Retype, character for character, the line containing "cell families (layout" along with each line after it through the end of the data, and only those.
• • •
**src/hdl/psa_ram.sv**
```systemverilog
// Generic single-write, single-read synchronous RAM with registered read data.
// No dependencies.
module psa_ram #(
  parameter int unsigned WIDTH = 1,
  parameter int unsigned DEPTH = 16,
  localparam int unsigned AW = $clog2(DEPTH)
) (
  input  logic             clk_i,
  input  logic             we_i,
  input  logic [AW-1:0]    waddr_i,
  input  logic [WIDTH-1:0] wdata_i,
  input  logic             re_i,
  input  logic [AW-1:0]    raddr_i,
  output logic [WIDTH-1:0] rdata_o
);

  logic [WIDTH-1:0] mem_q [DEPTH];
  logic [WIDTH-1:0] rdata_q;

  always_ff @(posedge clk_i) begin
    if (we_i) begin
      mem_q[waddr_i] <= wdata_i;
    end
    if (re_i) begin
      rdata_q <= mem_q[raddr_i];
    end
  end

  assign rdata_o = rdata_q;

endmodule

```
**config.mk**
```make
export PLATFORM = sky130hd
export DESIGN_NAME = psa_ram
export DESIGN_NICKNAME = d
export VERILOG_FILES = /design/src/hdl/psa_ram.sv
export SDC_FILE = /design/constraint.sdc
export NUM_CORES = 1
export LEC_CHECK = 0
export BUFFER_PORTS_ARGS = -buffer_cell sky130_fd_sc_hd__buf_2
export CAP_MARGIN = 5
export CORE_MARGIN = 3
export CORE_UTILIZATION = 56
export DETAILED_ROUTE_END_ITERATION = 10
export PLACE_DENSITY = 0.8
export SYNTH_ARGS = -nofsm -noshare
export SYNTH_HDL_FRONTEND = slang
export SYNTH_SLANG_ARGS = --single-unit
```
**constraint.sdc**
```tcl
create_clock -name clk_i -period 3.2 [get_ports clk_i]
set_input_delay 0.32 -clock clk_i [delete_from_list [all_inputs] [get_ports clk_i]]
set_output_delay 0.32 -clock clk_i [all_outputs]
set_load 0.05 [all_outputs]
```
==> reports/qor.yml <==
min_path:
  worst_hold_path.endpoint: "rdata_o"
  hold_depth: 1
  worstHoldStart: "re_i"
  hp-class: "input port to flop"
layout:
  drive_gt1_frac: 0.254
  diodes: 0
  layout_common_cells: "edfxtp_1 (17), nor2_1 (12), buf_2 (12)"
  final_cell_area_um2: 860
  final_common_cell: "edfxtp_1"
  syn_to_final_growth_pct: 13.7
  nets: 76
clock_tree:
  clock-sinks: 17
  cts_resized: 0
  cts_hold_buffers: 0
  clkTransAtPathRegs_ns: 0.08
  cts_tree: "done"
  htree_levels: 1
  cts_made_buffers: 3
  post_cts_buffers: 0
  clk_latency_ns: 0.28
  clockRootBuffer: "clkbuf_4"
  clockBufferDepth: 2
synthesis:
  synth_cell_type_count: 10
  synth-seq-cells: 17
  synth_warnings: 0
  synth_area_um2: 756
  syn_area_per_cell_um2: 16.1
  synth_seq_area_share: 0.675
  netlist_instances: 47
  synthesis.nets: 59
pwr:
  p_int_mw: 0.314
  p_sw_frac: 0.205
  switchingPower_mw: 0.0810
  clockPowerShare: 0.270
  power_frac_comb: 0.093
  p_per_area_nw_per_um2: 460
  leakage_nw: 0.308
  seq_power_share: 0.637
  irDropWorstVdd_uv: 291
floorplanning:
  die_area_um2: 1830
  initial_core_util: 0.637
  chipWidth_um: 42.7
  pin_count: 13
  num_rows: 12
  dieHeight_um: 42.7
  coreArea_um2: 1190
setup_path:
  crit_path_top_delay_cell: "mux4_1"
  r2r_cells: 3
  rr_startpoint: "mem_q[12]"
  timing.rr.end: "rdata_o"
  path_cells: "mux4_1 > mux2i_1 > mux2i_1"
  required_ns: 3.23
  critPathMaxFanout: 1
  cp-end-kind: "flop"
  rrSetupSlack_ns: 1.80
  path_class: "flop to flop"
  critPathArrivalTime_ns: 1.44
  crit_top_cell: "mux2i_1"
  cp-start-kind: "flop"
  crit_path_max_incr_delay_ns: 0.52
routing:
  totalWireLength_mm: 1.18
  wl_per_cell_um: 15.3
  num_vias: 466
  drt_iter0_markers: 7
  avgViaCountPerCell: 6.05
  route.detailed.drc: 0
  drt-pass1-iter-count: 4
  ant_nets: 0
timing:
  worstMarginPinSlew_ns: 0.246
  fin_setup_tns_ns: 0
  clock.fmax_ghz: 0.712
  min_period_over_period: 0.439
  max-slew-margin-rel: 0.837
  rsz0062_at_grt: "false"
  hold_viol: 0
  period_needed_ns: 1.40
  skew_ns: 0.00446
  finalSetupViolations: 0
  slew_viol_final: 0
global_route:
  grt_util_all_layers: 0.156
  grt_pass1_wl_mm: 2.05
  grt_pass1_vias: 480
  grt.overflow.total: 0
  antenna_found_initial: 0
  grt_max_degree: 17
placed_design:
  place.gp.congestion: 0.745
  place_area_um2: 833
  io_buffers: 12
  dp_hpwl_um: 923
status:
  run_status: "complete, no violations"
run:
  drv_cap: 0
through the flow:
stage	hold slack [ns]	power, mW	worst slack [ns]	std cells	util
2_1_floorplan	0.419	0.276	1.91	47	-
3_3_place_gp	0.524	0.292	1.69	73	0.703
3_5_place_dp	0.529	0.294	1.64	73	0.703
4_1_cts	0.240	0.397	1.78	77	0.725
5_1_grt	0.224	0.413	1.70	77	0.725
6_report	0.244	0.395	1.80	77	0.725
cell type report:
cell class / instances / area (µm²)
timing repair buffer: 12 / 60.1
tap: 14 / 17.5
clock buffer: 4 / 26.3
sequential: 17 / 510
multi-input combinational: 30 / 245
fill: 84 / 327
cells in the mapped netlist, drive strengths merged:
| cell | n | area (µm²) |
|---|---|---|
| nand3 | 1 | 5.00 |
| or3b | 1 | 8.76 |
| mux2i | 3 | 30.0 |
| nand3b | 2 | 15.0 |
| nand2b | 2 | 12.5 |
| mux4 | 4 | 105 |
| nor3 | 4 | 20.0 |
| nand2 | 1 | 3.75 |
| nor2 | 12 | 45.0 |
| edfxtp | 17 | 510 |
worst max-delay path, delay by kind of cell (launching register included):
family	cells	cell delay (ns)
multiplexers	3	0.77
flip-flops	1	0.40
state kept, by name, indices dropped and copies added (netlist names):
| signal | count |
|---|---|
| mem_q | 16 |
| rdata_o | 1 |
routing by layer:
metal / routed length (µm) / GRT usage / share of wire
met4: 23 / 0.0745 / 0.019
met5: 0 / 0 / 0
met1: 461 / 0.175 / 0.39
met3: 72 / 0.0466 / 0.061
met2: 623 / 0.266 / 0.53
power groups by stage:
stage,Sequential [mW],Clock (mW),Combinational [mW]
global route,0.252,0.120,0.0408
global placement,0.257,0,0.0356
detailed placement,0.257,0,0.0372
floorplan,0.260,0,0.0154
finish,0.252,0.107,0.0368
CTS,0.252,0.108,0.0372
worst max path at each step:
stage / startpoint / endpoint / cells after the start
after CTS: mem_q[13] / rdata_o / 3
after global routing: mem_q[12] / rdata_o / 3
after global placement: raddr_i[0] / rdata_o / 4
after floorplan: raddr_i[0] / rdata_o / 3
after detailed placement: raddr_i[0] / rdata_o / 4
final: mem_q[12] / rdata_o / 3
cell families (layout without fill, tap and decap cells):
group | Yosys count | count (layout) | synth area share
buffers and inverters | 0 | 16 | 0
flip-flops | 17 | 17 | 0.675
multiplexers | 7 | 7 | 0.179
AND/OR/NAND/NOR | 23 | 23 | 0.146
Power figures use the tool's default switching activity.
• • •
> [TASK RESPONSE]:
cell families (layout without fill, tap and decap cells):
group | Yosys count | count (layout) | synth area share
buffers and inverters | 0 | 16 | 0
flip-flops | 17 | 17 | 0.675
multiplexers | 7 | 7 | 0.179
AND/OR/NAND/NOR | 23 | 23 | 0.146
Power figures use the tool's default switching activity.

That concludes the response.